▶ Try it
Give back word for word every line from the one that includes "cell families after" through the last line of the listing, and nothing besides.
◇ ◇ ◇ ◇ ◇
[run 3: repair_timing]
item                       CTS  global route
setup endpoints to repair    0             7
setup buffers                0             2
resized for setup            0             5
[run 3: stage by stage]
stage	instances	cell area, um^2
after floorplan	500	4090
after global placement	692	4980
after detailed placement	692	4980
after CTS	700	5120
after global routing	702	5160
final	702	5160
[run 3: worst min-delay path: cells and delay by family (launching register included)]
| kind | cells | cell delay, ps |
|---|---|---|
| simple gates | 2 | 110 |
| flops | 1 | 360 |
**src/rtl/mc_pkg.sv**
```systemverilog
// Shared encodings for the multicycle RV32I-subset controller.
package mc_pkg;

    localparam int unsigned OP_W  = 7;
    localparam int unsigned F3_W  = 3;
    localparam int unsigned SEL_W = 2;
    localparam int unsigned ALU_W = 3;

    typedef enum logic [3:0] {
        S_FETCH,
        S_DECODE,
        S_MEMADR,
        S_MEMREAD,
        S_MEMWB,
        S_MEMWRITE,
        S_EXECUTER,
        S_EXECUTEI,
        S_ALUWB,
        S_BEQ,
        S_JAL,
        S_TRAP
    } state_t;

    localparam logic [OP_W-1:0] OP_LW  = 7'b0000011;
    localparam logic [OP_W-1:0] OP_SW  = 7'b0100011;
    localparam logic [OP_W-1:0] OP_R   = 7'b0110011;
    localparam logic [OP_W-1:0] OP_I   = 7'b0010011;
    localparam logic [OP_W-1:0] OP_BEQ = 7'b1100011;
    localparam logic [OP_W-1:0] OP_JAL = 7'b1101111;

    localparam logic [F3_W-1:0] F3_WORD = 3'b010;
    localparam logic [F3_W-1:0] F3_BEQ  = 3'b000;

    localparam logic [ALU_W-1:0] ALU_ADD = 3'b000;
    localparam logic [ALU_W-1:0] ALU_SUB = 3'b001;
    localparam logic [ALU_W-1:0] ALU_AND = 3'b010;
    localparam logic [ALU_W-1:0] ALU_OR  = 3'b011;
    localparam logic [ALU_W-1:0] ALU_SLT = 3'b101;
    localparam logic [ALU_W-1:0] ALU_SLL = 3'b110;

    localparam logic [SEL_W-1:0] ALUOP_ADD   = 2'b00;
    localparam logic [SEL_W-1:0] ALUOP_SUB   = 2'b01;
    localparam logic [SEL_W-1:0] ALUOP_FUNCT = 2'b10;

    localparam logic [SEL_W-1:0] RES_ALUOUT    = 2'b00;
    localparam logic [SEL_W-1:0] RES_DATA      = 2'b01;
    localparam logic [SEL_W-1:0] RES_ALURESULT = 2'b10;

    localparam logic [SEL_W-1:0] SRCA_PC    = 2'b00;
    localparam logic [SEL_W-1:0] SRCA_OLDPC = 2'b01;
    localparam logic [SEL_W-1:0] SRCA_RD1   = 2'b10;

    localparam logic [SEL_W-1:0] SRCB_RD2  = 2'b00;
    localparam logic [SEL_W-1:0] SRCB_IMM  = 2'b01;
    localparam logic [SEL_W-1:0] SRCB_FOUR = 2'b10;

    localparam logic [SEL_W-1:0] IMM_I = 2'b00;
    localparam logic [SEL_W-1:0] IMM_S = 2'b01;
    localparam logic [SEL_W-1:0] IMM_B = 2'b10;
    localparam logic [SEL_W-1:0] IMM_J = 2'b11;

endpackage

```
**src/rtl/mc_aludec.sv**
```systemverilog
// ALU control decoder: maps ALUOp and funct fields to an ALU operation plus legality.
module mc_aludec
    import mc_pkg::*;
(
    input  logic             op5,
    input  logic [F3_W-1:0]  funct3,
    input  logic             funct7b5,
    input  logic [SEL_W-1:0] alu_op,
    output logic [ALU_W-1:0] alu_control,
    output logic             legal
);

    logic [ALU_W-1:0] funct_ctrl;

    // Decode funct fields (legality is independent of ALUOp) then select by ALUOp.
    always_comb begin
        funct_ctrl  = ALU_ADD;
        legal       = 1'b1;
        alu_control = ALU_ADD;
        case (funct3)
            3'b000: funct_ctrl = (op5 && funct7b5) ? ALU_SUB : ALU_ADD;
            3'b001: begin
                funct_ctrl = ALU_SLL;
                legal      = !funct7b5;
            end
            3'b010: funct_ctrl = ALU_SLT;
            3'b110: funct_ctrl = ALU_OR;
            3'b111: funct_ctrl = ALU_AND;
            default: legal = 1'b0;
        endcase
        case (alu_op)
            ALUOP_SUB:   alu_control = ALU_SUB;
            ALUOP_FUNCT: alu_control = funct_ctrl;
            default:     alu_control = ALU_ADD;
        endcase
    end

endmodule

```
**src/rtl/multicycle_controller.sv**
```systemverilog
// Moore sequencing FSM for the multicycle RV32I-subset datapath.
module multicycle_controller
    import mc_pkg::*;
(
    input  logic             clk,
    input  logic             reset,
    input  logic [OP_W-1:0]  op,
    input  logic [F3_W-1:0]  funct3,
    input  logic             funct7b5,
    input  logic             Zero,
    input  logic             mem_ready,
    output logic             PCWrite,
    output logic             AdrSrc,
    output logic             MemWrite,
    output logic             IRWrite,
    output logic [SEL_W-1:0] ResultSrc,
    output logic [SEL_W-1:0] ALUSrcA,
    output logic [SEL_W-1:0] ALUSrcB,
    output logic [SEL_W-1:0] ImmSrc,
    output logic [ALU_W-1:0] ALUControl,
    output logic             RegWrite,
    output logic             instr_done,
    output logic             illegal
);

    state_t           state;
    state_t           state_n;
    logic [SEL_W-1:0] alu_op;
    logic             funct_legal;

    // ALUOp depends only on state, keeping the decoder outside the FSM's comb loop.
    assign alu_op = (state == S_EXECUTER || state == S_EXECUTEI) ? ALUOP_FUNCT :
                    (state == S_BEQ)                              ? ALUOP_SUB   :
                                                                    ALUOP_ADD;

    mc_aludec u_aludec (
        .op5         (op[5]),
        .funct3      (funct3),
        .funct7b5    (funct7b5),
        .alu_op      (alu_op),
        .alu_control (ALUControl),
        .legal       (funct_legal)
    );

    // State register; reset forces FETCH immediately.
    always_ff @(posedge clk or negedge reset) begin
        if (!reset) begin
            state <= S_FETCH;
        end else begin
            state <= state_n;
        end
    end

    // Next-state and Moore outputs; only FETCH/MEMWRITE/BEQ look at inputs.
    always_comb begin
        state_n    = state;
        PCWrite    = 1'b0;
        AdrSrc     = 1'b0;
        MemWrite   = 1'b0;
        IRWrite    = 1'b0;
        ResultSrc  = RES_ALUOUT;
        ALUSrcA    = SRCA_PC;
        ALUSrcB    = SRCB_RD2;
        ImmSrc     = IMM_I;
        RegWrite   = 1'b0;
        instr_done = 1'b0;
        illegal    = 1'b0;
        case (state)
            S_FETCH: begin
                ALUSrcB   = SRCB_FOUR;
                ResultSrc = RES_ALURESULT;
                // gated so a held-low reset never lets a fetch strobe through
                IRWrite   = mem_ready & reset;
                PCWrite   = mem_ready & reset;
                if (mem_ready) state_n = S_DECODE;
            end
            S_DECODE: begin
                ALUSrcA = SRCA_OLDPC;
                ALUSrcB = SRCB_IMM;
                ImmSrc  = IMM_B;
                case (op)
                    OP_LW, OP_SW: state_n = (funct3 == F3_WORD) ? S_MEMADR : S_TRAP;
                    OP_R:         state_n = funct_legal ? S_EXECUTER : S_TRAP;
                    OP_I:         state_n = funct_legal ? S_EXECUTEI : S_TRAP;
                    OP_BEQ:       state_n = (funct3 == F3_BEQ) ? S_BEQ : S_TRAP;
                    OP_JAL:       state_n = S_JAL;
                    default:      state_n = S_TRAP;
                endcase
            end
            S_MEMADR: begin
                ALUSrcA = SRCA_RD1;
                ALUSrcB = SRCB_IMM;
                ImmSrc  = op[5] ? IMM_S : IMM_I;
                state_n = op[5] ? S_MEMWRITE : S_MEMREAD;
            end
            S_MEMREAD: begin
                AdrSrc = 1'b1;
                if (mem_ready) state_n = S_MEMWB;
            end
            S_MEMWB: begin
                ResultSrc  = RES_DATA;
                RegWrite   = 1'b1;
                instr_done = 1'b1;
                state_n    = S_FETCH;
            end
            S_MEMWRITE: begin
                AdrSrc     = 1'b1;
                MemWrite   = 1'b1;
                instr_done = mem_ready;
                if (mem_ready) state_n = S_FETCH;
            end
            S_EXECUTER: begin
                ALUSrcA = SRCA_RD1;
                ALUSrcB = SRCB_RD2;
                state_n = S_ALUWB;
            end
            S_EXECUTEI: begin
                ALUSrcA = SRCA_RD1;
                ALUSrcB = SRCB_IMM;
                ImmSrc  = IMM_I;
                state_n = S_ALUWB;
            end
            S_ALUWB: begin
                RegWrite   = 1'b1;
                instr_done = 1'b1;
                state_n    = S_FETCH;
            end
            S_BEQ: begin
                ALUSrcA    = SRCA_RD1;
                ALUSrcB    = SRCB_RD2;
                PCWrite    = Zero;
                instr_done = 1'b1;
                state_n    = S_FETCH;
            end
            S_JAL: begin
                ALUSrcA = SRCA_OLDPC;
                ALUSrcB = SRCB_FOUR;
                PCWrite = 1'b1;
                state_n = S_ALUWB;
            end
            S_TRAP: begin
                illegal = 1'b1;
                state_n = S_TRAP;
            end
            default: state_n = S_FETCH;
        endcase
    end

endmodule

```
**config.mk**
```make
export PLATFORM = sky130hd
export DESIGN_NAME = multicycle_controller
export DESIGN_NICKNAME = d
export VERILOG_FILES = /design/src/rtl/mc_pkg.sv /design/src/rtl/mc_aludec.sv /design/src/rtl/multicycle_controller.sv
export SDC_FILE = /design/constraint.sdc
export NUM_CORES = 1
export LEC_CHECK = 0
export CAP_MARGIN = 20
export CELL_PAD_IN_SITES_DETAIL_PLACEMENT = 2
export CELL_PAD_IN_SITES_GLOBAL_PLACEMENT = 2
export CORE_UTILIZATION = 16
export DETAILED_ROUTE_END_ITERATION = 8
export GPL_TIMING_DRIVEN = 0
export PLACE_DENSITY_LB_ADDON = 0.1
export SYNTH_ARGS = -nofsm -noshare
export SYNTH_HDL_FRONTEND = slang
export SYNTH_SLANG_ARGS = --single-unit
```
**constraint.sdc**
```tcl
create_clock -name clk -period 1.4 [get_ports clk]
set_input_delay 0.28 -clock clk [delete_from_list [all_inputs] [get_ports clk]]
set_output_delay 0.28 -clock clk [all_outputs]
set_load 0.02 [all_outputs]
```
==> impl_metrics.json <==
{
  "hpwl_um": 1960,
  "switchingPower_mw": 1.84,
  "syn_area_um2": 612,
  "fin_skew_ns": 0.0107,
  "setup_ws_ns": -0.391,
  "vias": 961,
  "p_int_mw": 2.15,
  "grt_overflow_total": 0,
  "clock.fmax_ghz": 0.558,
  "critPathMaxStageDelay_ns": 0.40,
  "yosysSeqAreaShare": 0.164,
  "drc": 0,
  "first_pass_iters": 2,
  "synth.distinct_cells": 33,
  "synth_top_area_frac": 0.164,
  "numPortBuffers": 30,
  "synthArstFlopShare": 1.00,
  "slew_headroom": 0.779,
  "n_fill_cell": 398,
  "status": "complete, but fails checks",
  "crit_slowest_cell": "dfrtp_1",
  "routed_wl_um": 3720,
  "synth-seq-cells": 4,
  "largest_reg_flops": 4,
  "antenna_found_initial": 0,
  "power_switching_share": 0.461,
  "nNetsFinal": 174,
  "ys_top_cells_by_area": "dfrtp_1 (16%), nor3_1 (7.4%), nand2_1 (6.7%)",
  "vdd_drop_max_uv": 667,
  "antenna_left": 0,
  "max_flop_register": "state",
  "regToRegStartpoint": "state[0]",
  "crit_type": "flip-flop to output port",
  "yosysWarnings": 0,
  "critPathMaxFanout": 3,
  "cts_hold_buf": 0,
  "critPathLaunch": "state[2]",
  "io_pins": 33,
  "path_clk_slew_ns": 0.04,
  "critPathLaunchType": "flip-flop",
  "rsz0062_at_grt": "yes",
  "grt_pass1_wl_um": 5180,
  "die_h_um": 63.8,
  "track_usage": 0.167,
  "row_count": 22,
  "min_period_ns": 1.79,
  "seqPwrFrac": 0.066,
  "drive_gt1_frac": 0.684,
  "worstSkewPairLatency_ns": 0.23,
  "cp-end-kind": "output port",
  "clkPwrFrac": 0.067,
  "ys_top_cells_by_count": "nand2_1 (11), nor3_1 (9), a21oi_1 (8)",
  "hold_path_class": "input port to asynchronous set/reset pin",
  "grt_pass1_vias": 1012,
  "power_mw": 3.98,
  "antenna_cells": 0,
  "core_area_mm2": 0.00366,
  "cts-root-buf": "clkbuf_8",
  "hold_viol": 0,
  "maxCapViolCount": 0,
  "start_util": 0.167,
  "drv_slew": 0,
  "cts_buffer_depth": 2,
  "worstPathArrival_ns": 1.51,
  "reg.largest.list": "state x4",
  "cts_tree": "done",
  "numCtsBuffers": 3,
  "synth_top_flop_cell": "dfrtp_1",
  "crit_top_cell": "buf_6",
  "comb_power_share": 0.867,
  "synth-edff-count": 0,
  "seq_area_um2": 103,
  "tightest_slew_ns": 0.328,
  "netlist_instances": 95,
  "clkSinkCount": 4,
  "grt_max_degree": 11,
  "first_iter_violations": 20,
  "dieWidth_um": 63.8,
  "wl_per_cell_um": 18.1,
  "vias_per_cell": 4.67,
  "min_period_over_period": 1.28,
  "die-area_mm2": 0.00408,
  "multi_input_area_um2": 777,
  "yosys.area.top_type": "dfrtp_1",
  "utilization": 0.462,
  "area_growth_pct": 176,
  "violations": "negative setup slack",
  "syn-num-nets": 110,
  "cellLeakagePower_nw": 0.705,
  "setup_viol": 20,
  "holdWs_ns": 0.284,
  "path_cells": "buf_6, nor4_4, and3_4, o21bai_4, buf_6",
  "yosysMostFrequentCell": "nand2_1",
  "syn_avg_cell_area_um2": 6.44,
  "power_density_mw_per_mm2": 2350,
  "globalplace.congestion": 0.780,
  "required_ns": 1.12,
  "htreeDepth": 1
}
power groups by stage:
stage	Combinational (mW)	Sequential, mW	Clock (mW)
floorplan	1.43	0.252	0
finish	3.46	0.261	0.267
detailed placement	2.08	0.276	0
global route	3.65	0.267	0.285
global placement	2.07	0.276	0
CTS	2.75	0.255	0.270
placed cells by master (no fill, tap or decap), types with 2 or more instances in the layout:
master           netlist  final
xnor2_4                0      2
inv_8                  0      2
nor3_2                 0      6
clkbuf_8               0      3
dfrtp_1                4      2
a21oi_1                8      4
dlygate4sd2_1          0      5
buf_6                  1     24
nor2_4                 0      3
buf_4                  0     25
o21ai_0                7      2
clkdlybuf4s50_1        0      3
inv_1                  6      4
buf_12                 0      3
buf_8                  0      2
nor3_4                 0      3
a21oi_4                0      2
nand2b_4               1      2
a21oi_2                0      2
nor2_1                 7      3
dfrtp_2                0      2
nand2b_1               4      3
and3_4                 0      2
o21ai_2                0      5
nand3_1                4      3
o21ai_1                2      2
nor4_4                 0      2
nand2_1               11      8
stage by stage:
| stage | TNS [ns] | setup slack [ns] | cell area [µm²] | cells |
|---|---|---|---|---|
| 6_report | -4.54 | -0.391 | 1690 | 206 |
| 5_1_grt | -5.80 | -0.440 | 1690 | 206 |
| 4_1_cts | -4.10 | -0.362 | 1470 | 194 |
| 3_3_place_gp | -12.04 | -0.920 | 1150 | 173 |
| 3_5_place_dp | -12.30 | -0.905 | 1150 | 173 |
| 2_1_floorplan | -0.774 | -0.204 | 793 | 95 |
layer usage:
layer,up-vias,share of wire,GRT usage
li1,467,-,-
met1,470,0.41,0.191
met2,22,0.55,0.314
met3,2,0.026,0.0125
met4,0,0.0075,0.0710
met5,-,0,0
path summary, 6_finish.rpt:
kind	to	slack (ns)	cells after the start
worst min-delay path	state[1]	0.28	1
max in group asynchronous	state[3]	0.88	1
worst max register to register	state[2]	-0.11	7
min in group clk	state[2]	0.38	3
worst min register to register	state[0]	0.79	3
worst max-delay path	PCWrite	-0.39	5
what timing repair did:
| item | CTS | global route |
|---|---|---|
| pin swaps | 20 | 8 |
| endpoints found under the setup margin | 22 | 22 |
| setup buffers | 17 | 15 |
| resized for setup | 151 | 34 |
area by class of cell:
class | instances | area share
clock buffer | 4 | 0.0266
inverter | 6 | 0.0222
buffer | 7 | 0.0599
sequential | 4 | 0.0607
timing repair buffer | 59 | 0.336
tap | 48 | 0.0355
multi-input combinational | 78 | 0.459
cell families after synthesis:
kind of cell	Yosys count	synth area share
AO/OA/AOI/OAI	28	0.286
buffers and inverters	13	0.0981
multiplexers	1	0.0164
flip-flops	4	0.164
XOR/XNOR	4	0.0573
AND/OR/NAND/NOR	45	0.378
critical path, delay by kind of cell, from the launching register on:
family	cells	cell delay (ns)
AND/OR/NAND/NOR	2	0.51
flip-flops	1	0.40
AO/OA/AOI/OAI	1	0.11
buffers and inverters	2	0.26
Power figures use the tool's default switching activity.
◇ ◇ ◇ ◇ ◇
▶ Your response
cell families after synthesis:
kind of cell	Yosys count	synth area share
AO/OA/AOI/OAI	28	0.286
buffers and inverters	13	0.0981
multiplexers	1	0.0164
flip-flops	4	0.164
XOR/XNOR	4	0.0573
AND/OR/NAND/NOR	45	0.378
critical path, delay by kind of cell, from the launching register on:
family	cells	cell delay (ns)
AND/OR/NAND/NOR	2	0.51
flip-flops	1	0.40
AO/OA/AOI/OAI	1	0.11
buffers and inverters	2	0.26
Power figures use the tool's default switching activity.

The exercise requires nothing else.